Lágrimas ante la emotiva "levantá" a Pepe Ávila


El capataz de Nuestro Padre Jesús de las Penas, dedica un emocionante recuerdo al desaparecido costalero del "Gitano"

Ávila
Nuestro Padre Jesús de las Penas./Foto: Rafael A. Ojeda

A la cuadrilla de Nuestro Padre Jesús de las Penas le faltaba un costalero este Domingo de Ramos. Se trataba del desaparecido Pepe Ávila, quien falleciera de forma inesperada el pasado mes enero. Una dura pérdida para el mundo cofrade, en el que era muy querido y, en especial para la hermandad de la Esperanza.
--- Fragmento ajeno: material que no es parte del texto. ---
### design/flow/config.mk
export PLATFORM = sky130hd
export DESIGN_NAME = CSR_RegisterFile
export DESIGN_NICKNAME = CSR_RegisterFile
export VERILOG_FILES = /design/flow/design.v
export SDC_FILE = /design/flow/constraint.sdc
export NUM_CORES = 4
export LEC_CHECK = 1
export CORE_UTILIZATION = 50
### design/flow/constraint.sdc
current_design CSR_RegisterFile

set clk_period 1.7
set clk_io_pct 0.2

create_clock -name clk0 -period $clk_period [get_ports {clk}]

set non_clock_inputs [all_inputs -no_clocks]
set_input_delay [expr $clk_period * $clk_io_pct] -clock clk0 $non_clock_inputs
set_output_delay [expr $clk_period * $clk_io_pct] -clock clk0 [all_outputs]
### design/flow/design.v
module CSR_RegisterFile(
    input wire clk,
    input wire rst,
    input wire WE,
    input wire [4:0] A,
    input wire [4:0] B,
    input wire CSRRead,
    input wire [31:0] WD,
    output reg [31:0] RD
    );
    reg [31:0] CSR[31:0];
    integer i;
    always@(negedge clk or posedge rst) 
    begin 
        if(rst)                                 for(i=0;i<32;i=i+1) CSR[i][31:0]<=32'b0;
        else if(WE)    CSR[B]<=WD;   
    end
	always@(*)
	begin
		if(!clk && CSRRead)
			RD <= CSR[A];
	end
endmodule
### design/flow/run.sh
#!/bin/bash
# OpenROAD 26Q1-2900-gdf79404cd8, Yosys 0.63+post, stock flow scripts
make -C /OpenROAD-flow-scripts/flow DESIGN_CONFIG=/design/flow/config.mk WORK_HOME=/design/flow/orfs finish
### flow/config.mk
export PLATFORM = sky130hd
export DESIGN_NAME = count4
export DESIGN_NICKNAME = count4
export VERILOG_FILES = /design/flow/design.v
export SDC_FILE = /design/flow/constraint.sdc
export NUM_CORES = 4
export LEC_CHECK = 1
export CORE_AREA = 10 10 70 70
export DIE_AREA = 0 0 80 80
### flow/constraint.sdc
current_design count4

set clk_period 1.7
set clk_io_pct 0.2

create_clock -name clk0 -period $clk_period [get_ports {clk}]

set non_clock_inputs [all_inputs -no_clocks]
set_input_delay [expr $clk_period * $clk_io_pct] -clock clk0 $non_clock_inputs
set_output_delay [expr $clk_period * $clk_io_pct] -clock clk0 [all_outputs]
`/design/flow/config.mk`:
```
export PLATFORM = sky130hd
export DESIGN_NAME = alu74181
export DESIGN_NICKNAME = alu74181
export VERILOG_FILES = /design/flow/design.v
export SDC_FILE = /design/flow/constraint.sdc
export NUM_CORES = 4
export LEC_CHECK = 1
export CORE_AREA = 10 10 70 70
export DIE_AREA = 0 0 80 80
```
`/design/flow/constraint.sdc`:
```
current_design alu74181

set clk_period 2.4
set clk_io_pct 0.2

create_clock -name clk0 -period $clk_period

set non_clock_inputs [all_inputs -no_clocks]
set_input_delay [expr $clk_period * $clk_io_pct] -clock clk0 $non_clock_inputs
set_output_delay [expr $clk_period * $clk_io_pct] -clock clk0 [all_outputs]
```
`/design/flow/design.v`:
```
module alu74181(
  input [3:0]s,
  input ci, M,
  input [3:0] a, b,
  output reg [3:0] y
);
    reg [3:0] p, g;
    always @(*) begin
    p[0] <= ~(a[0] | (s[0] & b[0]) | (s[1] & ~b[0]));
    p[1] <= ~(a[1] | (s[0] & b[1]) | (s[1] & ~b[1]));
    p[2] <= ~(a[2] | (s[0] & b[2]) | (s[1] & ~b[2]));
    p[3] <= ~(a[3] | (s[0] & b[3]) | (s[1] & ~b[3]));
    g[0] <= ~((a[0] & ~b[0] & s[2]) | (a[0] & b[0] & s[3]));
    g[1] <= ~((a[1] & ~b[1] & s[2]) | (a[1] & b[1] & s[3]));
    g[2] <= ~((a[2] & ~b[2] & s[2]) | (a[2] & b[2] & s[3]));
    g[3] <= ~((a[3] & ~b[3] & s[2]) | (a[3] & b[3] & s[3]));
    y[0] = (p[0] ^ g[0]) ^ ~(~ci & ~M);
    y[1] = (p[1] ^ g[1]) ^ ~((~ci & ~M & g[0]) | (~M & p[0]));
    y[2] = (p[2] ^ g[2]) ^ ~((~ci & ~M & g[0] & g[1]) | (~M & p[1]) | (~M & p[0] & g[1]));
    y[3] = (p[3] ^ g[3]) ^ ~((~ci & ~M & g[0] & g[1] & g[2]) | (~M & p[2]) | (~M & p[1] & g[2]) | (~M & p[0] & g[1] & g[2]));
    end
endmodule  
```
Y su cuadrilla, amigos, compañeros, con el capataz -José Ángel Tejero-, al frente, han querido recordarlo, camino de la Cuesta del Bailío. Así, Carbonell y Morand era el escenario donde se le dedicaba una emocionante levantá y la agrupación musical de Nuestro Padre Jesús de la Pasión de Linares entonaba en su honor la marcha, El Sumo Sacerdote.
Algunos de los familiares de Pepe se han colocado ante el paso y las lágrimas han brotado con la memoria del amigo que se fue. “Ante todo era mi amigo”, afirmaba, tras su fallecimiento, el antiguo hermano mayor de la Esperanza Javier Baena. Éste no dudaba en definirlo como “un gran costalero”, y recordaba que, “juntos aprendimos a querer a nuestros titulares”. Sus emocionados recuerdos le llevaban a destacar que “para mí ha sido un pilar fundamental en mi andadura como hermano mayor de nuestra querida cofradía”. Y concluía explicando que era “una pérdida muy dura”. Las palabras de Baena eran extensibles a un buen número de cofrades que, a través de las redes sociales, mostraban su pesar por la pérdida del fundador de la conocida web, dedicada al mundo de la música procesional, Sones de Fe.
En el recuerdo de la cuadrilla del popular Gitano, siempre quedará la memoria de José Ávila Puerta y tantas chicotás en las que él marcaba los cambios al son de la agrupación musical Pasión de Linares. En dicha faceta se unían sus dos vocaciones, a través de las que mostró sus mejores cualidades. Como costalero portó, además, a Jesús Caído y al Señor del Santo Sepulcro. Su último relevo le llegaba a una edad demasiado temprana, pero cuando las campanas de la torre de Hernán Ruiz han redoblado en San Andrés la tarde de este Domingo de Ramos José Ávila ha estado allí, en el corazón de sus amigos, compañeros y hermanos para dedicarle la penúltima chicotá que le llevará, con Jesús de las Penas, al cancel del cielo.